Ultraclean low-swirl combustion (UCLSC) technology developed by Berkeley Lab combustion researcher Robert Cheng in California, can be adapted for use both in industrial and residential burners, and could also help to reduce emissions from domestic boilers.
When conventional burners use natural gas they produce nitrogen oxides (NOx), a family of gases that generate photochemical smog and haze which can damage human health. As a result, governments have been introducing regulations forcing NOx producers to install expensive catalytic emission reduction units or gas recycling burners to control NOx release.
The UCLSC burner mixes air with the gas before it burns to ensure the mixture is lean and burns completely.
Natural gas-fired industrial equipment emits around 100 parts per million of NOx, while a UCLSC burner produces below 10.

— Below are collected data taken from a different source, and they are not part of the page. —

### config.mk
export PLATFORM = sky130hd
export DESIGN_NAME = dual_core_mailbox_fifo
export DESIGN_NICKNAME = d
export VERILOG_FILES = /design/src/rtl/core/mbx_pkg.sv /design/src/rtl/core/mbx_ring.sv /design/src/rtl/core/mbx_ctrl.sv /design/src/rtl/core/dual_core_mailbox_fifo.sv
export SDC_FILE = /design/constraint.sdc
export NUM_CORES = 2
export LEC_CHECK = 0
export BUFFER_PORTS_ARGS = -buffer_cell sky130_fd_sc_hd__buf_2
export CORE_AREA = 2 2 341 343
export DETAILED_ROUTE_END_ITERATION = 16
export DIE_AREA = 0 0 343 345
export GPL_TIMING_DRIVEN = 0
export HOLD_SLACK_MARGIN = 0.08
export PLACE_DENSITY_LB_ADDON = 0.1
export SETUP_SLACK_MARGIN = 0.02
export SKIP_LAST_GASP = 1
export SLEW_MARGIN = 40
export SYNTH_ARGS = -nofsm -noshare
export SYNTH_HDL_FRONTEND = slang
export SYNTH_SLANG_ARGS = --single-unit
### constraint.sdc
create_clock -name aclk -period 17.8 [get_ports aclk]
set_clock_uncertainty 0.05 [all_clocks]
set_input_delay 0 -clock aclk [delete_from_list [all_inputs] [get_ports aclk]]
set_output_delay 0 -clock aclk [all_outputs]
set_load 0.03 [all_outputs]
### src/rtl/core/mbx_pkg.sv
// Package with the types and constants of the dual-core mailbox.
package mbx_pkg;

    localparam int RING_DEPTH = 16;
    localparam int PTR_W      = $clog2(RING_DEPTH);
    localparam int DATA_W     = 32;
    localparam int WAIT_W     = 4;

    localparam logic [1:0] MODE_PUSH  = 2'd0;
    localparam logic [1:0] MODE_POP   = 2'd1;
    localparam logic [1:0] MODE_DRAIN = 2'd2;

    typedef struct packed {
        logic              core;
        logic [1:0]        mode;
        logic [DATA_W-1:0] wr_data;
    } req_t;

    typedef struct packed {
        logic              ok;
        logic [DATA_W-1:0] rd_data;
        logic [WAIT_W-1:0] waiting;
        logic              doorbell;
        logic              doorbell_channel;
    } rsp_t;

    typedef struct packed {
        logic              we;
        logic [PTR_W-1:0]  waddr;
        logic [DATA_W-1:0] wdata;
        logic              re;
        logic [PTR_W-1:0]  raddr;
    } ring_ctl_t;

    typedef struct packed {
        logic              ok;
        logic [WAIT_W-1:0] waiting;
        logic              doorbell;
        logic              doorbell_channel;
        logic              pop_ok;
        logic              pop_core;
    } meta_t;

endpackage

### src/rtl/core/mbx_ring.sv
// Ring storage for one mailbox direction with a registered read port.
module mbx_ring (
    input  logic                          aclk,
    input  mbx_pkg::ring_ctl_t            ctl,
    output logic [mbx_pkg::DATA_W-1:0]    rd_data
);
    import mbx_pkg::*;

    logic [DATA_W-1:0] mem_reg [RING_DEPTH];
    logic [DATA_W-1:0] rd_data_reg;

    always_ff @(posedge aclk) begin
        if (ctl.we) begin
            mem_reg[ctl.waddr] <= ctl.wdata;
        end
        if (ctl.re) begin
            rd_data_reg <= mem_reg[ctl.raddr];
        end
    end

    assign rd_data = rd_data_reg;

endmodule

### src/rtl/core/mbx_ctrl.sv
// Ring pointers, full and empty decisions, and result status register.
module mbx_ctrl (
    input  logic               aclk,
    input  logic               aresetn,
    input  logic               fire,
    input  mbx_pkg::req_t      req,
    output mbx_pkg::ring_ctl_t ring0_ctl,
    output mbx_pkg::ring_ctl_t ring1_ctl,
    output mbx_pkg::meta_t     meta
);
    import mbx_pkg::*;

    logic [PTR_W-1:0] wp_reg [2];
    logic [PTR_W-1:0] rp_reg [2];
    logic [PTR_W-1:0] wp_next [2];
    logic [PTR_W-1:0] rp_next [2];
    logic [PTR_W-1:0] push_ptr;
    logic [PTR_W-1:0] fill;
    logic             rx;
    logic             tx;
    logic             full;
    logic             empty;
    ring_ctl_t        ctl [2];
    meta_t            meta_reg;
    meta_t            meta_next;

    assign rx = req.core;
    assign tx = ~req.core;

    always_comb begin
        wp_next   = wp_reg;
        rp_next   = rp_reg;
        meta_next = '0;
        ctl[0]    = '0;
        ctl[1]    = '0;
        push_ptr  = wp_reg[tx] + PTR_W'(1);
        full      = (push_ptr == rp_reg[tx]);
        empty     = (rp_reg[rx] == wp_reg[rx]);
        case (req.mode)
            MODE_PUSH: begin
                if (!full) begin
                    wp_next[tx]                = push_ptr;
                    meta_next.ok               = 1'b1;
                    meta_next.doorbell         = 1'b1;
                    meta_next.doorbell_channel = req.core;
                    ctl[tx].we                 = fire;
                    ctl[tx].waddr              = wp_reg[tx];
                    ctl[tx].wdata              = req.wr_data;
                end
            end
            MODE_POP: begin
                if (!empty) begin
                    rp_next[rx]      = rp_reg[rx] + PTR_W'(1);
                    meta_next.ok     = 1'b1;
                    meta_next.pop_ok = 1'b1;
                    ctl[rx].re       = fire;
                    ctl[rx].raddr    = rp_reg[rx];
                end
            end
            MODE_DRAIN: begin
                rp_next[rx] = wp_reg[rx];
            end
            default: begin
            end
        endcase
        fill               = wp_next[rx] - rp_next[rx];
        meta_next.waiting  = WAIT_W'(fill);
        meta_next.pop_core = req.core;
    end

    always_ff @(posedge aclk) begin
        if (!aresetn) begin
            wp_reg[0] <= '0;
            wp_reg[1] <= '0;
            rp_reg[0] <= '0;
            rp_reg[1] <= '0;
        end else if (fire) begin
            wp_reg <= wp_next;
            rp_reg <= rp_next;
        end
    end

    always_ff @(posedge aclk) begin
        if (fire) begin
            meta_reg <= meta_next;
        end
    end

    assign ring0_ctl = ctl[0];
    assign ring1_ctl = ctl[1];
    assign meta      = meta_reg;

endmodule

### src/rtl/core/dual_core_mailbox_fifo.sv
// Results are registered. Throughput: one request per cycle while no reply is held back
// by m_ready; the input register and the ring pointer update with its buffer access set
// that figure, and each ring has one write and one read port. Reset clears the ring
// pointers and both valid flags; ring contents stay undefined until written, and
// requests are taken as soon as reset is released.
module dual_core_mailbox_fifo (
    input  logic          aclk,
    input  logic          aresetn,
    input  logic          s_valid,
    output logic          s_ready,
    input  mbx_pkg::req_t s_req,
    output logic          m_valid,
    input  logic          m_ready,
    output mbx_pkg::rsp_t m_rsp
);
    import mbx_pkg::*;

    logic              in_valid_reg;
    req_t              req_reg;
    logic              m_valid_reg;
    logic              advance;
    logic              fire;
    ring_ctl_t         ring0_ctl;
    ring_ctl_t         ring1_ctl;
    meta_t             meta;
    logic [DATA_W-1:0] ring0_rd;
    logic [DATA_W-1:0] ring1_rd;

    assign advance = !m_valid_reg || m_ready;
    assign fire    = in_valid_reg && advance;
    assign s_ready = !in_valid_reg || advance;

    always_ff @(posedge aclk) begin
        if (!aresetn) begin
            in_valid_reg <= 1'b0;
            m_valid_reg  <= 1'b0;
        end else begin
            if (s_ready) begin
                in_valid_reg <= s_valid;
            end
            if (advance) begin
                m_valid_reg <= in_valid_reg;
            end
        end
    end

    always_ff @(posedge aclk) begin
        if (s_valid && s_ready) begin
            req_reg <= s_req;
        end
    end

    mbx_ctrl u_ctrl (
        .aclk      (aclk),
        .aresetn   (aresetn),
        .fire      (fire),
        .req       (req_reg),
        .ring0_ctl (ring0_ctl),
        .ring1_ctl (ring1_ctl),
        .meta      (meta)
    );

    mbx_ring u_ring_to_core0 (
        .aclk    (aclk),
        .ctl     (ring0_ctl),
        .rd_data (ring0_rd)
    );

    mbx_ring u_ring_to_core1 (
        .aclk    (aclk),
        .ctl     (ring1_ctl),
        .rd_data (ring1_rd)
    );

    always_comb begin
        m_rsp                  = '0;
        m_rsp.ok               = meta.ok;
        m_rsp.waiting          = meta.waiting;
        m_rsp.doorbell         = meta.doorbell;
        m_rsp.doorbell_channel = meta.doorbell_channel;
        if (meta.pop_ok) begin
            m_rsp.rd_data = meta.pop_core ? ring1_rd : ring0_rd;
        end
    end

    assign m_valid = m_valid_reg;

endmodule

Yosys cells after proc, flatten, opt, wreduce, memory -nomap -nowiden
Memory sizes are Yosys's and may differ from the RTL's. A register that Yosys moved wholly into a read port is not among the register bits. Cells that the tools add are included.

Register bits after elaboration: 62. Memory bits (read-only): 0. Memory bits (writable): 1024. Memories: 2. Bits in latches: 0. Output and inout port bits: 41. Input port bits: 39.

Memory list: u_ring_to_core0.mem_reg (depth 16, bits a word 32, read ports 1, clocked after Yosys merged registers in 1, write ports 1, RTL line mbx_ring.sv:9) `logic [DATA_W-1:0] mem_reg [RING_DEPTH];`; u_ring_to_core1.mem_reg (depth 16, bits a word 32, read ports 1, clocked after Yosys merged registers in 1, write ports 1, RTL line mbx_ring.sv:9).

Divide/modulo/power cells: 0. Equality and inequality tests: 4. Reductions and logical operators: 10. Shifts and indexed selects: 0. Add/sub/neg operators: 3. Bitwise logic cells: 6. Multiply operators: 0. Multiplexer cells: 55. $lt $le $gt $ge: 4.

Operators by type and width (number): 84-bit bitwise mux (3); 42-bit demux with 1-bit select (5); 84-bit AND (2); 84-bit 2-to-1 mux (2); 84-bit case mux with 2 select lines (1); 4-bit 2-to-1 mux (21); 32-bit 2-to-1 mux (2); 42-bit 2-to-1 mux (1); 41-bit 2-to-1 mux (1); 37-bit 2-to-1 mux (1); 8-bit bitwise mux (3); 8-bit 2-to-1 mux (3); 8-bit case mux with 2 select lines (1); 4-bit by 1-bit adder with 4-bit output (second input constant) (2); 4-bit demux with 1-bit select (2); 4-bit equality test (2); 1-bit 2-to-1 mux (6); 5-bit 2-to-1 mux (1); 2-bit greater-or-equal comparator (second input constant) (2); 1-bit logical AND (4); 2-bit by 1-bit < comparator with 1-bit output (second input constant) (2); 1-bit inverter with 2-bit output (2); 4-bit subtractor (1); 2-bit by 1-bit equality test with 1-bit output (second input constant) (1); 8 further kinds (11).

Depth between registers and ports, before layout
Depth in word-level cells: 13. Gate-level depth with buffers: 16. Gate-level depth less buffers: 15.

Modules after synthesis
A second synthesis with hierarchy kept.

Cells, all modules: 2121. Area, all modules: 44645.3 um^2.

Modules (own cells, without submodules): mbx_ring at u_ring_to_core1 (area an instance 20174.3 um^2, cells each 838, instances 1, seq. area each 16335.7 um^2); mbx_ring at u_ring_to_core0 (area an instance 20155.6 um^2, cells each 838, instances 1, seq. area each 16335.7 um^2); mbx_ctrl (area an instance 2577.5 um^2, cells each 330, instances 1, seq. area each 590.6 um^2); dual_core_mailbox_fifo (area an instance 1737.9 um^2, cells each 115, instances 1, seq. area each 1091.0 um^2).

Worst setup path before layout
No wires, ideal clock.

Kind: register to register. Start: register req_reg[34] in the netlist's numbering. End: memory u_ring_to_core1.mem_reg[4][0], enable pin. Arrival time: 5.032 ns. Path slack: 12.217 ns. Path buffers: 2. Library setup time: 0.502 ns. Period minus slack after synthesis: 5.583 ns. Cell stages (with the launch flop): 9. Data required time: 17.248 ns. Cells stage by stage: edfxtp_1 buf_4 mux2_2 ha_1 xor2_1 o211ai_1 o311ai_2 buf_2 nor4_1.

Longest elaborated chain between the ends: 13. Elaborated cells on any way between the ends: 38. Those cells by class: 1 x add/sub; 2 x order compare; 2 x eq/ne; 27 x mux; 5 x bitwise; 1 x reduce/logical.

RTL lines: start: declaration (RTL line dual_core_mailbox_fifo.sv:19) `req_t req_reg;`; start signal: assignment (RTL line dual_core_mailbox_fifo.sv:49) `req_reg <= s_req;`; parallel branches: the longest is 10 deep, another holds 4-bit by 1-bit adder with 4-bit output; 84-bit case mux with 2 select lines (*) (RTL line mbx_ctrl.sv:39) `case (req.mode)`; 1-bit 2-to-1 mux (RTL line mbx_ring.sv:13) `if (ctl.we) begin`; 1-bit 2-to-1 mux (not written as such) (RTL line mbx_ring.sv:14) `mem_reg[ctl.waddr] <= ctl.wdata;`; end: declaration (RTL line mbx_ring.sv:9).

Every way passes the cells marked *. The select of a mux whose other input is x is not followed.

Worst setup path in the final report
Start: register req_reg[34] in the netlist's numbering. End: memory u_ring_to_core1.mem_reg[9][11], enable pin.

Same word-level chain as after synthesis.

==> metrics.md <==
| Metric | Value |
|---|---|
| Post-synth top cells | `edfxtp_1, mux2i_1, o22ai_1` |
| Ys flop type | `edfxtp_1` |
| WP data required | `18.15 ns` |
| Layout cells sized above 1 | `0.217` |
| Die Span Y | `345 µm` |
| GRT Resource Usage Total | `0.233` |
| Final-report hold violation count | `0` |
| Critical Path AT | `5.04 ns` |
| Maximum VDD drop | `0.0819 mV` |
| Die area | `118000 µm²` |
| Multi-input gate area | `10600 µm²` |
| Pwr/cell area | `103 nW/µm²` |
| Clk sinks | `1150` |
| PortBufs | `79` |
| DP Wirelength | `101 mm` |
| Layout area overhead | `19.2%` |
| Mapped Nets | `2713` |
| Num rows | `125` |
| MaxCap Viol Count | `0` |
| Critical path type | `reg2reg` |
| Register area | `34400 µm²` |
| Worst slew margin | `0.391` |
| Reg-to-Reg End | `u_ring_to_core1.mem_reg[9][11]` |
| RSZ-0062 raised after global routing | `false` |
| Leakage | `18.2 nW` |
| Initial antenna violation count | `14` |
| Final setup fails | `0` |
| WL met2 | `68.7 mm` |
| Hold Path Class | `in2reg` |
| CTS tree | `done` |
| Synthesized flop and latch total | `1150` |
| Synth async-reset ratio | `0` |
| Average cell area after synthesis | `17.1 µm²` |
| Synth warn | `0` |
| Worst setup EP type | `register` |
| H-tree lvl count | `3` |
| Synth top area share | `0.744` |
| Routed WL per cell | `28.8 µm` |
| Hold Path Origin | `s_valid` |
| Clk_lat worst skew | `0.70 ns` |
| Worst r2r path cells | `14` |
| Clock transition at path regs | `0.06 ns` |
| Placer Congestion | `0.879` |
| Largest area contributor in the netlist | `edfxtp_1` |
| WHS | `0.258 ns` |
| Initial Utilization | `0.397` |
| Hold endpoint | `req_reg[26]` |
| Crit path time final | `4.69 ns` |
| Num CTS Buffers | `119` |
| Cts repair resizes | `0` |
| Setup Buffers After CTS | `0` |
| Antenna viol nets, final | `0` |
| Total congestion overflow | `0` |
| Place WS | `13.10 ns` |
| Largest net degree at the start of global routing | `27` |
| First-pass GRT wire length | `196 mm` |
| Startpoint types | `register` |
| Register area share after synthesis | `0.752` |
| FF-to-FF setup slack | `13.11 ns` |
| Most frequent cell after synthesis | `edfxtp_1` |
| Core area | `115000 µm²` |
| Slew @ Worst Pin | `0.914 ns` |
| Synth Cell Area | `45700 µm²` |
| CTS root buf | `clkbuf_16` |
| Final #Nets | `3242` |
| Clock buffer depth | `3` |
| Peak Freq | `213 MHz` |
| WL met1 | `59.3 mm` |
| Worst Setup SP | `req_reg[34]` |
| Hold path depth | `3` |
| Period utilization | `0.264` |
| DR vias/cell | `5.56` |
| Setup_tns | `0 ns` |
| Top Layer Used | `met5` |
| Routed wire length | `139 mm` |
| Vias in the first global route | `26600` |
| Reg2reg start | `req_reg[34]` |
| Die width | `343 µm` |
| CP Max Fanout | `10` |
| Wire length on met3 | `8.38 mm` |
| Slew Viols, Final | `0` |
| Total number of vias | `26900` |
| Mapped Cells | `2665` |
| Number of synthesized flops with an enable pin | `1132` |
| Final WS setup | `13.11 ns` |
| Top area cells in the synthesized netlist | `edfxtp_1, mux2i_1, o22ai_1, and2_1, nand2_1` |
| Number of I/O pins | `80` |
| First-pass DRT Iterations | `6` |
| Fill count | `9947` |
| Status | `completed` |
| Library cells used by synthesis | `76` |
| DR iter-0 viols | `2723` |
| Drt drc | `0` |
==> worst max-delay path by stage <==
stage | depth (start not counted) | slack [ns] | to
floorplan | 8 | 12.22 | u_ring_to_core1.mem_reg[4][0]
global placement | 9 | 6.84 | u_ring_to_core0.mem_reg[1][13]
detailed placement | 14 | 13.10 | u_ring_to_core1.mem_reg[9][14]
CTS | 14 | 13.10 | u_ring_to_core1.mem_reg[9][11]
global route | 14 | 12.96 | u_ring_to_core1.mem_reg[9][11]
finish | 14 | 13.11 | u_ring_to_core1.mem_reg[9][11]
==> cells by family after synthesis <==
family / Yosys count / synth area share
fa+ha+maj: 9 / 0.00263
mux: 418 / 0.0969
flops: 1150 / 0.752
compound gates: 440 / 0.0713
simple gates: 433 / 0.0509
xor+xnor: 22 / 0.00518
buf+inv: 193 / 0.0208
==> worst max-delay path, cell delays in order, from the launching register on <==
cell,delay [ns]
edfxtp_1,0.43
buf_4,0.25
mux2_2,0.37
ha_1,0.32
xor2_1,0.17
o211ai_1,0.27
o311ai_2,0.27
buf_2,0.30
nor4_2,0.66
buf_4,0.27
buf_2,0.21
buf_2,0.23
buf_2,0.19
buf_2,0.19
buf_2,0.18
==> layout make-up <==
cell class                 count  area share
clock inverter                82      0.0130
sequential                  1150       0.631
multi-input combinational   1322       0.195
inverter                      17     0.00117
timing repair buffer         408      0.0502
clock buffer                 141      0.0574
buffer                       176      0.0168
antenna                       10    0.000460
tap                         1524      0.0350
==> metal layers <==
| metal | up-vias | track usage |
|---|---|---|
| met4 | 4 | 0.0571 |
| met1 | 13900 | 0.317 |
| met3 | 189 | 0.0363 |
| li1 | 11800 | - |
| met5 | - | 0 |
| met2 | 958 | 0.391 |
==> cells in the final DEF, fill, tap and decap left out, types with 23 or more instances in the layout <==
cell type / instances
buf_2: 299
clkbuf_16: 122
nor2_1: 42
buf_4: 94
mux2i_1: 368
and2_1: 69
edfxtp_1: 1132
nand2_1: 105
a211oi_1: 25
mux2_2: 34
dlygate4sd3_1: 77
o22ai_1: 169
clkbuf_1: 88
o21ai_0: 26
nand3_1: 26
clkinv_2: 23
and3_1: 29
nor2b_1: 38
clkinv_1: 39
or4_1: 27
==> report_power, final <==
group | total, mW | switching [mW] | internal [mW]
logic | 0.166 | 0.110 | 0.0560
clock network | 2.45 | 1.03 | 1.42
registers | 2.98 | 0.0134 | 2.96
total | 5.59 | 1.15 | 4.44
==> stage by stage <==
stage,utilization,cells,power [mW],area (µm²)
after floorplan,-,2665,3.11,45700
after global placement,0.417,4268,3.18,48000
after detailed placement,0.433,4520,3.19,49800
after CTS,0.473,4820,5.63,54400
after global routing,0.473,4820,5.74,54400
final,0.473,4830,5.59,54400
==> what timing repair did <==
action / in CTS / in global routing
hold buffers: 77 / 0
hold endpoints to repair: 88 / 0
endpoints found under the setup margin: 0 / 0
Power figures use the tool's default switching activity.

Cheng estimates that if residential and commercial burners all used UCLSC technology, just under 750,000 tons of NOx per year could be removed from the US atmosphere alone.
UCLSC burners are not only cleaner than conventional ones but can also be produced for the same price. ‘The system is mostly beneficial to commercial and industrial applications for heating and electricity generation of 30kW to over 50MW,’ said Cheng. ‘But it is also appropriate for home heating furnaces and water heaters.’
The system mixes air and fuel in a ratio that produces a lean mixture that burns completely.
Small air jets swirl the premixed flow inside the burner tube which is fitted with a swirler consisting of angled guide vanes around its outside edge. This mixes air with the gas and produces a divergent flow above the burner exit.
The result is a detached flame above the burner, making the system more efficient as the flame does not lose energy to its components as in established systems.Dr. Cheng made the flame stable by replacing a normal burner’s central bluff body with an open channel through the centre.
‘In a divergent flow, the flow velocity decreases away from the burner exit in a linear manner,’ said Cheng. ‘This allows the flame to propagate upstream against this velocity and it settles at the position where the local velocity is equal to the flame speed,’ he said. ‘This is the mechanism that stabilises the detached flame.’
Cheng is now seeking industrial partners to help commercialise the technology.
The cost of UCLSC home systems may be slightly higher than conventional ones as the burner requires the use of a small electric fan to supply the combustion air to the swirler, but the environmental benefits should ensure it is attractive to consumers.